Christopher Smith’s “Severance” checks in at number six. Released on DVD in September, “Severance” is a great horror comedy using the “Hostel” formula without the mean spiritedness.
An oldie, but goodie recently released to DVD in all its glory is Wes Craven’s “Deadly Friend,” which is number seven. The 1986 sci-fi/horror movie stars Kristy Swanson as a girl that gets a robot chip implanted into her brain that makes her turn homicidal.
“Craven has supposedly said this is his worst film,” Freeman said. “I disagree. I’ve always loved it.”
Jim Sharman’s 1975 musical “The Rocky Horror Picture Show” is number eight. Freeman says if you haven’t experienced it in a theater with live actors and plenty of rowdy fans, do so. Las Vegas troupe Divine Decadence has an Oct. 27 show at the Onyx Theater (953 East Sahara Avenue).
For those looking for more family friendly entertainment, Freeman rounds his list out with Tim Burton’s “The Nightmare Before Christmas,” which was recently re-released in 3D, at number nine and the two-disc DVD set of Chuck Williams and Daniel Roebuck’s documentary “Halloween: The Happy Haunting of America” at number ten.

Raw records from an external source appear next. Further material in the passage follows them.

===== config.mk =====
export PLATFORM = sky130hd
export DESIGN_NAME = csr_regfile
export DESIGN_NICKNAME = d
export VERILOG_FILES = /design/src/rtl/csr_pkg.sv /design/src/rtl/csr_timer.sv /design/src/rtl/csr_regfile.sv
export SDC_FILE = /design/constraint.sdc
export NUM_CORES = 1
export LEC_CHECK = 0
export ABC_CLOCK_PERIOD_IN_PS = 3210
export BUFFER_PORTS_ARGS = -buffer_cell sky130_fd_sc_hd__buf_2
export CORE_ASPECT_RATIO = 1.4
export CORE_MARGIN = 2
export CORE_UTILIZATION = 40
export DETAILED_ROUTE_END_ITERATION = 12
export GPL_TIMING_DRIVEN = 0
export PLACE_DENSITY = 0.64
export RECOVER_POWER = 50
export SYNTH_ARGS = -nofsm -noshare
export SYNTH_HDL_FRONTEND = slang
export SYNTH_SLANG_ARGS = --single-unit

===== constraint.sdc =====
create_clock -name clk -period 3.21 [get_ports clk]
set_clock_uncertainty 0.05 [all_clocks]
set_input_delay 0.4815 -clock clk [delete_from_list [all_inputs] [get_ports clk]]
set_output_delay 0.4815 -clock clk [all_outputs]
set_load 0.01 [all_outputs]

===== src/rtl/csr_pkg.sv =====
// Shared definitions for the CSR file: addresses, field layouts, exception codes
// and the set of exception codes that capture a faulting address.
package csr_pkg;

  localparam logic [13:0] CSR_CRMD      = 14'h000;
  localparam logic [13:0] CSR_PRMD      = 14'h001;
  localparam logic [13:0] CSR_ECFG      = 14'h004;
  localparam logic [13:0] CSR_ESTAT     = 14'h005;
  localparam logic [13:0] CSR_ERA       = 14'h006;
  localparam logic [13:0] CSR_BADV      = 14'h007;
  localparam logic [13:0] CSR_EENTRY    = 14'h00c;
  localparam logic [13:0] CSR_SAVE0     = 14'h030;
  localparam logic [13:0] CSR_SAVE1     = 14'h031;
  localparam logic [13:0] CSR_SAVE2     = 14'h032;
  localparam logic [13:0] CSR_SAVE3     = 14'h033;
  localparam logic [13:0] CSR_TID       = 14'h040;
  localparam logic [13:0] CSR_TCFG      = 14'h041;
  localparam logic [13:0] CSR_TVAL      = 14'h042;
  localparam logic [13:0] CSR_TICLR     = 14'h044;
  localparam logic [13:0] CSR_TLBRENTRY = 14'h088;

  typedef struct packed {
    logic [1:0] datm;
    logic [1:0] datf;
    logic       pg;
    logic       da;
    logic       ie;
    logic [1:0] plv;
  } crmd_t;

  localparam crmd_t CRMD_RESET = '{datm: 2'b00, datf: 2'b00, pg: 1'b0, da: 1'b1,
                                   ie: 1'b0, plv: 2'b00};

  // LIE bit 10 has no interrupt source behind it
  localparam logic [12:0] ECFG_LIE_WMASK = 13'h1bff;

  typedef enum logic [5:0] {
    ECODE_INT  = 6'h00,
    ECODE_PIL  = 6'h01,
    ECODE_PIS  = 6'h02,
    ECODE_PIF  = 6'h03,
    ECODE_PME  = 6'h04,
    ECODE_PPI  = 6'h07,
    ECODE_ADE  = 6'h08,
    ECODE_ALE  = 6'h09,
    ECODE_SYS  = 6'h0b,
    ECODE_BRK  = 6'h0c,
    ECODE_INE  = 6'h0d,
    ECODE_TLBR = 6'h3f
  } ecode_e;

  function automatic logic ecode_sets_badv(input logic [5:0] ecode);
    return ecode inside {ECODE_PIL, ECODE_PIS, ECODE_PIF, ECODE_PME,
                         ECODE_PPI, ECODE_ADE, ECODE_ALE, ECODE_TLBR};
  endfunction

endpackage


===== src/rtl/csr_timer.sv =====
// Interval timer (TCFG/TVAL) with expiry pulse, plus the free-running 64-bit
// stable counter.
module csr_timer (
  input  logic        clk,
  input  logic        resetn,
  input  logic        tcfg_we,
  input  logic [31:0] tcfg_wdata,
  output logic        timer_set,
  output logic [31:0] tcfg,
  output logic [31:0] tval,
  output logic [63:0] stable_cnt
);

  logic        en;
  logic        periodic;
  logic [31:0] reload_val;

  assign en         = tcfg[0];
  assign periodic   = tcfg[1];
  assign reload_val = {tcfg[31:2], 2'b00};

  // A TCFG write reloads the counter, so it suppresses the expiry pulse
  assign timer_set = !tcfg_we && en && (tval == 32'd1);

  always_ff @(posedge clk or negedge resetn) begin
    if (!resetn) begin
      tcfg       <= 32'h0;
      tval       <= 32'h0;
      stable_cnt <= 64'h0;
    end else begin
      stable_cnt <= stable_cnt + 64'd1;
      if (tcfg_we) begin
        tcfg <= tcfg_wdata;
        tval <= {tcfg_wdata[31:2], 2'b00};
      end else if (en) begin
        if (tval != 32'h0)
          tval <= tval - 32'd1;
        else if (periodic)
          tval <= reload_val;
      end
    end
  end

endmodule


===== src/rtl/csr_regfile.sv =====
// LoongArch CSR file: masked CSR writes, exception/ertn commit updates, interrupt
// pending flag and redirect targets. Timer state lives in csr_timer.
module csr_regfile #(
  parameter logic [31:0] CORE_ID = 32'h0
) (
  input  logic        clk,
  input  logic        resetn,
  input  logic        csr_re,
  input  logic [13:0] csr_num,
  output logic [31:0] csr_rvalue,
  input  logic        csr_we,
  input  logic [31:0] csr_wmask,
  input  logic [31:0] csr_wvalue,
  input  logic        wb_ex,
  input  logic [5:0]  wb_ecode,
  input  logic [8:0]  wb_esubcode,
  input  logic        wb_tlbr,
  input  logic [31:0] wb_pc,
  input  logic [31:0] wb_vaddr,
  input  logic        ertn_flush,
  input  logic [7:0]  hw_int_in,
  input  logic        ipi_int_in,
  output logic        has_int,
  output logic [31:0] ex_entry,
  output logic [31:0] ertn_entry,
  output logic [63:0] stable_cnt
);

  import csr_pkg::*;

  crmd_t       crmd;
  logic [2:0]  prmd;          // {PIE, PPLV}
  logic [12:0] ecfg_lie;
  logic [1:0]  estat_is_sw;
  logic [7:0]  estat_is_hw;
  logic        estat_ti;
  logic        estat_ipi;
  logic [5:0]  estat_ecode;
  logic [8:0]  estat_esub;
  logic [31:0] era;
  logic [31:0] badv;
  logic [25:0] eentry;
  logic [25:0] tlbrentry;
  logic [31:0] save [4];
  logic [31:0] tid;

  logic [31:0] estat_val;
  logic [31:0] csr_cur;
  logic [31:0] wr_data;
  logic        wr_ok;
  logic        tcfg_we;
  logic        ticlr_clr;
  logic        timer_set;
  logic [31:0] tcfg;
  logic [31:0] tval;

  assign estat_val = {1'b0, estat_esub, estat_ecode, 3'b000, estat_ipi, estat_ti,
                      1'b0, estat_is_hw, estat_is_sw};

  always_comb begin
    csr_cur = 32'h0;
    case (csr_num)
      CSR_CRMD:      csr_cur = {23'h0, crmd};
      CSR_PRMD:      csr_cur = {29'h0, prmd};
      CSR_ECFG:      csr_cur = {19'h0, ecfg_lie};
      CSR_ESTAT:     csr_cur = estat_val;
      CSR_ERA:       csr_cur = era;
      CSR_BADV:      csr_cur = badv;
      CSR_EENTRY:    csr_cur = {eentry, 6'h0};
      CSR_SAVE0:     csr_cur = save[0];
      CSR_SAVE1:     csr_cur = save[1];
      CSR_SAVE2:     csr_cur = save[2];
      CSR_SAVE3:     csr_cur = save[3];
      CSR_TID:       csr_cur = tid;
      CSR_TCFG:      csr_cur = tcfg;
      CSR_TVAL:      csr_cur = tval;
      CSR_TLBRENTRY: csr_cur = {tlbrentry, 6'h0};
      default:       csr_cur = 32'h0;
    endcase
  end

  // Read port is idle (zero) when WB has no valid CSR read
  assign csr_rvalue = csr_re ? csr_cur : 32'h0;

  // TICLR reads as 0, so wr_data[0] is exactly wmask&wvalue bit 0 there
  assign wr_data   = (csr_cur & ~csr_wmask) | (csr_wvalue & csr_wmask);
  assign wr_ok     = csr_we && !wb_ex && !ertn_flush;
  assign tcfg_we   = wr_ok && (csr_num == CSR_TCFG);
  assign ticlr_clr = wr_ok && (csr_num == CSR_TICLR) && wr_data[0];

  assign has_int    = crmd.ie && |(estat_val[12:0] & ecfg_lie);
  assign ex_entry   = wb_tlbr ? {tlbrentry, 6'h0} : {eentry, 6'h0};
  assign ertn_entry = era;

  csr_timer u_timer (
    .clk        (clk),
    .resetn     (resetn),
    .tcfg_we    (tcfg_we),
    .tcfg_wdata (wr_data),
    .timer_set  (timer_set),
    .tcfg       (tcfg),
    .tval       (tval),
    .stable_cnt (stable_cnt)
  );

  always_ff @(posedge clk or negedge resetn) begin
    if (!resetn) begin
      crmd        <= CRMD_RESET;
      prmd        <= 3'h0;
      ecfg_lie    <= 13'h0;
      estat_is_sw <= 2'h0;
      estat_ecode <= 6'h0;
      estat_esub  <= 9'h0;
      era         <= 32'h0;
      badv        <= 32'h0;
      eentry      <= 26'h0;
      tlbrentry   <= 26'h0;
      for (int i = 0; i < 4; i++) save[i] <= 32'h0;
      tid         <= CORE_ID;
    end else if (wb_ex) begin
      prmd        <= {crmd.ie, crmd.plv};
      crmd.plv    <= 2'b00;
      crmd.ie     <= 1'b0;
      if (wb_tlbr) begin
        crmd.da <= 1'b1;
        crmd.pg <= 1'b0;
      end
      estat_ecode <= wb_ecode;
      estat_esub  <= wb_esubcode;
      era         <= wb_pc;
      if (ecode_sets_badv(wb_ecode))
        badv <= wb_vaddr;
    end else if (ertn_flush) begin
      crmd.plv <= prmd[1:0];
      crmd.ie  <= prmd[2];
      // Returning from a TLB refill handler re-enables mapped translation
      if (estat_ecode == ECODE_TLBR) begin
        crmd.da <= 1'b0;
        crmd.pg <= 1'b1;
      end
    end else if (csr_we) begin
      case (csr_num)
        CSR_CRMD:      crmd        <= crmd_t'(wr_data[8:0]);
        CSR_PRMD:      prmd        <= wr_data[2:0];
        CSR_ECFG:      ecfg_lie    <= wr_data[12:0] & ECFG_LIE_WMASK;
        CSR_ESTAT:     estat_is_sw <= wr_data[1:0];
        CSR_ERA:       era         <= wr_data;
        CSR_BADV:      badv        <= wr_data;
        CSR_EENTRY:    eentry      <= wr_data[31:6];
        CSR_SAVE0:     save[0]     <= wr_data;
        CSR_SAVE1:     save[1]     <= wr_data;
        CSR_SAVE2:     save[2]     <= wr_data;
        CSR_SAVE3:     save[3]     <= wr_data;
        CSR_TID:       tid         <= wr_data;
        CSR_TLBRENTRY: tlbrentry   <= wr_data[31:6];
        default: ;
      endcase
    end
  end

  // Interrupt lines are sampled every cycle regardless of commit activity
  always_ff @(posedge clk or negedge resetn) begin
    if (!resetn) begin
      estat_is_hw <= 8'h0;
      estat_ipi   <= 1'b0;
      estat_ti    <= 1'b0;
    end else begin
      estat_is_hw <= hw_int_in;
      estat_ipi   <= ipi_int_in;
      if (timer_set)
        estat_ti <= 1'b1;
      else if (ticlr_clr)
        estat_ti <= 1'b0;
    end
  end

endmodule

==> results of run 1 <==
## cell families (layout without fill, tap and decap cells)
logic type	Yosys count	after routing	synth area share (%)
other	1	6	0.0156
XOR/XNOR	65	65	2.37
buffers and inverters	247	801	4.63
multiplexers	109	109	5.06
AND/OR/NAND/NOR	891	891	19.7
AO/OA/AOI/OAI	764	764	20.6
adder cells (fa/ha/maj)	4	4	0.208
flip-flops	455	455	47.4
## final timing paths
| check | startpoint | endpoint | slack, ns | depth (start not counted) |
|---|---|---|---|---|
| max in group asynchronous | resetn | prmd[1]$_DFFE_PN0P_ | 0.34 | 4 |
| worst min-delay path | wb_pc[28] | ertn_entry[28]$_DFFE_PN0P_ | 0.02 | 2 |
| worst max register to register | u_timer.tval[9]$_DFFE_PN0P_ | save[105]$_DFFE_PN0P_ | -0.04 | 6 |
| worst min register to register | save[7]$_DFFE_PN0P_ | save[7]$_DFFE_PN0P_ | 0.42 | 2 |
| worst max-delay path | csr_re | csr_rvalue[19] | -0.15 | 5 |
| min in group asynchronous | resetn | u_timer.stable_cnt[63]$_DFF_PN0_ | 0.87 | 2 |
## metal layers
| layer | vias up | routed length, µm | global-route usage, % | share of wire (%) |
|---|---|---|---|---|
| met2 | 1760 | 58200 | 64.6 | 45 |
| met3 | 570 | 12400 | 9.26 | 9.7 |
| met1 | 12581 | 44100 | 46.7 | 34 |
| met5 | - | 13 | 0 | 0.010 |
| met4 | 2 | 13700 | 34.2 | 11 |
| li1 | 10379 | - | - | - |
## power by group through the flow
stage	clock (W)	sequential, W	combinational [W]
3_5_place_dp	0	0.00634	0.00146
5_1_grt	0.00621	0.00626	0.00172
6_report	0.00600	0.00627	0.00164
4_1_cts	0.00600	0.00624	0.00159
3_3_place_gp	0	0.00634	0.00141
2_1_floorplan	0	0.00620	0.000728
## cell type report
| class | count | area [µm²] | share of cell area, % |
|---|---|---|---|
| Buffer | 201 | 1350 | 4.38 |
| Inverter | 37 | 139 | 0.450 |
| Clock inverter | 24 | 233 | 0.754 |
| Timing Repair Buffer | 475 | 3180 | 10.3 |
| Tap cell | 756 | 946 | 3.06 |
| Clock buffer | 64 | 1420 | 4.61 |
| Multi-Input combinational cell | 1839 | 12200 | 39.5 |
| Sequential cell | 455 | 11400 | 36.9 |
## stage by stage
step	util, %	power, W
2_1_floorplan	-	0.00693
3_3_place_gp	44.7	0.00776
5_1_grt	51.8	0.0142
4_1_cts	51.4	0.0138
6_report	51.8	0.0139
3_5_place_dp	45.0	0.00781
## state kept, by name, summed over array words and instances (netlist names)
name	flops
badv	32
save	128
u_timer.tcfg	32
crmd	9
estat_esub	9
eentry	26
estat_ecode	6
estat_is_hw	8
estat_ti	1
tid	32
ertn_entry	32
prmd	3
ecfg_lie	12
u_timer.tval	32
estat_is_sw	2
estat_ipi	1
u_timer.stable_cnt	64
tlbrentry	26
## cells in the final DEF, fill, tap and decap left out, types with 42 or more instances in the layout
master,netlist,final
dfrtp_1,454,452
nand2_1,361,355
buf_2,36,236
o21ai_0,216,210
clkbuf_1,135,204
o21ai_1,117,119
buf_4,27,102
nor2_1,101,92
nand3_1,79,77
a21oi_1,82,77
mux2_2,69,69
a22oi_1,66,58
clkbuf_16,0,50
nand4_1,45,45
and3_1,43,43
xnor2_1,42,42
## timing repair
item | in CTS | in global routing
resized for setup | 249 | 63
setup buffers | 105 | 24
cloned | 4 | 1
pin swaps | 58 | 32
hold buffers | 10 | 0
setup endpoints to repair | 381 | 75
hold endpoints to repair | 75 | 0
## critical path: cells and delay by family
kind	cells	cell delay, ns
buf+inv	4	1.86
compound gates	1	0.48
==> summary.md, run 1 <==
| Metric | Value |
|---|---|
| Fill count | `5,619` |
| Comb pwr share | `11.8%` |
| Sw frac | `28.8%` |
| Inst Count DP | `3,630` |
| Max Cap Viol | `1` |
| Cell taking the most area after synthesis | `dfrtp_1` |
| Final instance area | `0.0309 mm²` |
| Largest stage delay on the critical path | `0.73 ns` |
| FP Rows | `106` |
| Clock Path Buffers | `3` |
| Most common flop cell mapped by yosys | `dfrtp_1` |
| Placed instance area | `0.0268 mm²` |
| Post-route ant nets | `0` |
| Critical path type | `in -> out` |
| Setup TNS | `-1.67 ns` |
| Failing checks | `max-capacitance violations, max-slew violations, negative setup slack` |
| Final setup margin | `-0.150 ns` |
| Top cells by area, synth | `dfrtp_1 47%, nand2_1 5.6%, o21ai_0 4.5%, mux2_2 3.2%, o21ai_1 2.4%` |
| CTS buffer count | `49` |
| Power per cell area | `451 mW/mm²` |
| Worst endpoint data arrival time | `2.83 ns` |
| Vias in the first global route | `24,743` |
| Later-pin clock latency in the skew report | `0.62 ns` |
| Min-delay worst type | `in -> reg` |
| Initial DRC Count | `3,359` |
| Die width | `211 µm` |
| First-pass GRT wire length | `179,000 µm` |
| Sequential area share after synthesis | `47.4%` |
| Final hold violation count | `0` |
| Num ports | `334` |
| Initial antenna violation count | `3` |
| Antenna cells | `0` |
| Sequential Power Share | `45.1%` |
| Post-synthesis cell area | `0.0240 mm²` |
| Final HPWL DP | `93,600 µm` |
| Yosys warns | `0` |
| Flops & latches, synth | `455` |
| Clock power frac | `43.1%` |
| Vias | `25,292` |
| Port bufs | `324` |
| CTS tree | `built` |
| Slew HR | `-30.7%` |
| Endpoint class of the critical path | `output port` |
| Worst Tran Pin Value | `1.96 ns` |
| GRT overflow | `0` |
| H-tree levels | `2` |
| Leakage | `13.4 nW` |
| Avg WL per Cell | `33.3 µm` |
| Critical path startpoint category | `input pin` |
| EDFF count, synth | `0` |
| CTS Root Cell | `clkbuf_16` |
| Switching power total | `0.00401 W` |
| Final setup vio count | `36` |
| Proportion of layout cells with a drive suffix above 1 | `24.3%` |
| Most used cell, CP | `buf_2` |
| Status | `finished, violations left` |
| Clock-pin transition on the worst setup and hold timing paths | `0.06 ns` |
| Yosys cell types | `94` |
| Cells after synthesis | `2,536` |
| Core area | `0.0595 mm²` |
| Final WL | `128,000 µm` |
| CTS sink cnt | `455` |
| Syn Area/Cell | `9.47 µm²` |
| Pre-CTS WS | `-1.64 ns` |
| WP data required | `2.68 ns` |
| Max Fclk | `298 MHz` |
| Placer Congestion | `1.01` |
| Die height | `294 µm` |
| Hold Slack | `0.0186 ns` |
| Minimum clock period after layout | `3.36 ns` |
| Die area | `0.0620 mm²` |
| Crit path max fanout | `10` |
| Int Pwr | `0.00991 W` |
| Slowest stage cell on the critical path | `clkinv_1` |
| 1st-pass router iterations | `7` |
| Critical-path cell list | `buf_2 -> clkinv_1 -> clkbuf_1 -> a31oi_2 -> buf_2` |
| DRC viols | `0` |
| Nets | `3,235` |
| Most frequent cell after synthesis | `dfrtp_1` |
| Max IR drop VDD | `418 µV` |
| Ys async rst share | `100%` |
| Vias/cell | `6.57` |
| Largest net degree at the start of global routing | `121` |
| Post-synth top cells | `454 x dfrtp_1, 361 x nand2_1, 216 x o21ai_0, 135 x clkbuf_1, 117 x o21ai_1` |
| Final period utilization | `105%` |
| Fin cells | `3,851` |
| Slew Viols, Final | `68` |
| Synthesis-to-layout area growth | `28.5%` |
| GR Util All Layers | `40.7%` |
| RSZ-0062 raised after global routing | `yes` |
| Starting density of the core | `40.3%` |
| Synth top area share | `47.3%` |
Power figures use the tool's default switching activity.
==> run 2, diff against run 1 <==
--- a/config.mk
+++ b/config.mk
@@ -11,7 +11,6 @@
 export CORE_MARGIN = 2
 export CORE_UTILIZATION = 40
 export DETAILED_ROUTE_END_ITERATION = 12
-export GPL_TIMING_DRIVEN = 0
 export PLACE_DENSITY = 0.64
 export RECOVER_POWER = 50
 export SYNTH_ARGS = -nofsm -noshare
==> summary.md, run 2 (synthesis results as in run 1) <==
| Metric | Value |
|---|---|
| Status | `finished, violations left` |
| Failing checks | `max-capacitance violations, max-slew violations, negative setup slack` |
| Leakage | `13.8 nW (+3.3%)` |
| Placer Congestion | `1.00 (-0.49%)` |
| Total power | `0.0139 W (-0.35%)` |
| GR Util All Layers | `34.8% (-5.9 points)` |
| FP Rows | `106 (unchanged)` |
| DRC viols | `0 (unchanged)` |
| Worst endpoint data arrival time | `2.70 ns (-0.13 ns)` |
| WP data required | `2.68 ns (about the same)` |
| Final hold violation count | `0 (unchanged)` |
| Avg WL per Cell | `28.2 µm (-15%)` |
| Vias/cell | `6.19 (-5.7%)` |
| Critical path type | `in -> out` |
| RSZ-0062 raised after global routing | `yes` |
| Proportion of layout cells with a drive suffix above 1 | `27.6% (+3.3 points)` |
| Initial DRC Count | `2,515 (-25%)` |
| Max Cap Viol | `2 (+1)` |
| Final instance area | `0.0307 mm² (-0.48%)` |
| First-pass GRT wire length | `158,000 µm (-12%)` |
| Min-delay worst type | `in -> reg` |
| 1st-pass router iterations | `6 (-1)` |
| H-tree levels | `2 (unchanged)` |
| Routing usage on met2 | `57.4% (-7.1 points)` |
| Critical path startpoint category | `input pin` |
| CTS buffer count | `48 (-2.0%)` |
| Vias in the first global route | `23,701 (-4.2%)` |
| M3 GR Usage | `5.99% (-3.3 points)` |
| Antenna cells | `0 (unchanged)` |
| Final period utilization | `101% (-3.9 points)` |
| Most common cell after layout, fill and taps aside | `dfrtp_1` |
| Largest registers | `save (128), u_timer.stable_cnt (64)` |
| Final setup margin | `-0.0263 ns (+0.124 ns)` |
| Power per cell area | `451 mW/mm² (+0.14%)` |
| Post-route ant nets | `0 (unchanged)` |
| Num ports | `334 (unchanged)` |
| Nets | `3,226 (-0.28%)` |
| Slew HR | `-65.0% (-34 points)` |
| CTS tree | `built` |
| Max Fclk | `309 MHz (+3.8%)` |
| GR peak layer | `met2` |
| Worst Tran Pin Value | `2.48 ns (+0.514 ns)` |
| Vias | `23,783 (-6.0%)` |
| CTS Root Cell | `clkbuf_16` |
| Largest net degree at the start of global routing | `94 (-22%)` |
| Later-pin clock latency in the skew report | `0.59 ns (-0.03 ns)` |
| Clock Path Buffers | `3 (unchanged)` |
| Met1 usage | `39.2% (-7.5 points)` |
| Crit path max fanout | `13 (+3)` |
| Most frequent cells in the layout | `454 x dfrtp_1, 354 x nand2_1, 293 x buf_2` |
| Core area | `0.0595 mm² (unchanged)` |
| Final WL | `108,000 µm (-15%)` |
| Starting density of the core | `40.3% (unchanged)` |
| Die width | `211 µm (unchanged)` |
| Endpoint class of the critical path | `output port` |
| Largest Register | `save` |
| Minimum clock period after layout | `3.24 ns (-0.124 ns)` |
| Clock-pin transition on the worst setup and hold timing paths | `0.06 ns (about the same)` |
| Final HPWL DP | `82,400 µm (-12%)` |
| Max reg flops | `128 (unchanged)` |
| Die area | `0.0620 mm² (unchanged)` |
| Fill count | `5,516 (-1.8%)` |
| Initial antenna violation count | `0 (-3)` |
| Final setup vio count | `1 (-97%)` |
| Die height | `294 µm (unchanged)` |
| Port bufs | `327 (+0.93%)` |
| Synthesis-to-layout area growth | `27.9%` |
| GRT overflow | `0 (unchanged)` |
| CTS sink cnt | `455 (unchanged)` |
| Max IR drop VDD | `395 µV (-5.5%)` |
| Slew Viols, Final | `120 (+76%)` |
| Placed instance area | `0.0288 mm² (+7.4%)` |
| Final core utilization | `51.6% (-0.25 points)` |
run 2: path summary, 6_finish.rpt:
| check | slack (ns) | depth (start not counted) | to | start |
|---|---|---|---|---|
| max | -0.03 | 9 | csr_rvalue[22] | csr_num[10] |
| min | 0.06 | 3 | ertn_entry[11]$_DFFE_PN0P_ | wb_pc[11] |
| max reg2reg | 0.29 | 6 | u_timer.tval[16]$_DFFE_PN0P_ | u_timer.tval[24]$_DFFE_PN0P_ |
| min reg2reg | 0.42 | 2 | save[86]$_DFFE_PN0P_ | save[86]$_DFFE_PN0P_ |
| max in group asynchronous | 0.34 | 3 | ertn_entry[1]$_DFFE_PN0P_ | resetn |
| min in group asynchronous | 1.16 | 2 | u_timer.stable_cnt[63]$_DFF_PN0_ | resetn |
run 2: what timing repair did:
action,in CTS,in global routing
pin swaps,3,9
buffers inserted,4,7
hold buffers,10,0
endpoints found under the setup margin,15,15
gates resized for setup,14,12
hold endpoints to repair,87,0
run 2: layout make-up:
cell class / count / area [µm²] / area share (%)
Multi-Input combinational cell: 1839 / 11800 / 38.3
Sequential cell: 455 / 11400 / 37.1
Timing Repair Buffer: 668 / 4780 / 15.6
Clock buffer: 67 / 1410 / 4.60
Tap cell: 756 / 946 / 3.08
Clock inverter: 19 / 283 / 0.921
Inverter: 37 / 139 / 0.452
run 2: where the power goes:
| group | internal [W] | leakage [nW] | switching [W] |
|---|---|---|---|
| registers | 0.00596 | 6.09 | 0.000298 |
| clock network | 0.00363 | 0.824 | 0.00240 |
| logic | 0.000637 | 6.91 | 0.000941 |
run 2: stage by stage:
stage               hold slack (ns)  setup slack [ns]  std cells  setup TNS, ns
floorplan                     0.136             0.232       2541              0
global placement              0.404            -0.140       3735         -0.720
detailed placement            0.409            -0.206       3735          -1.75
CTS                          0.0394           0.00143       3835              0
global route                 0.0634           -0.0190       3841         -0.417
finish                       0.0619           -0.0263       3841        -0.0263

“I actually liked ‘Corpse Bride’ better,” Freeman said. “But come on, can you go wrong with any Tim Burton production in 3D? And as far as ‘The Bat Pack’ (Williams and Roebuck) and their look at this wonderful holiday, it’s a must own DVD with tours of haunted attractions, a bit of history, interviews and enough visual frights to satisfy even the most ravenous trick-or-treaters.”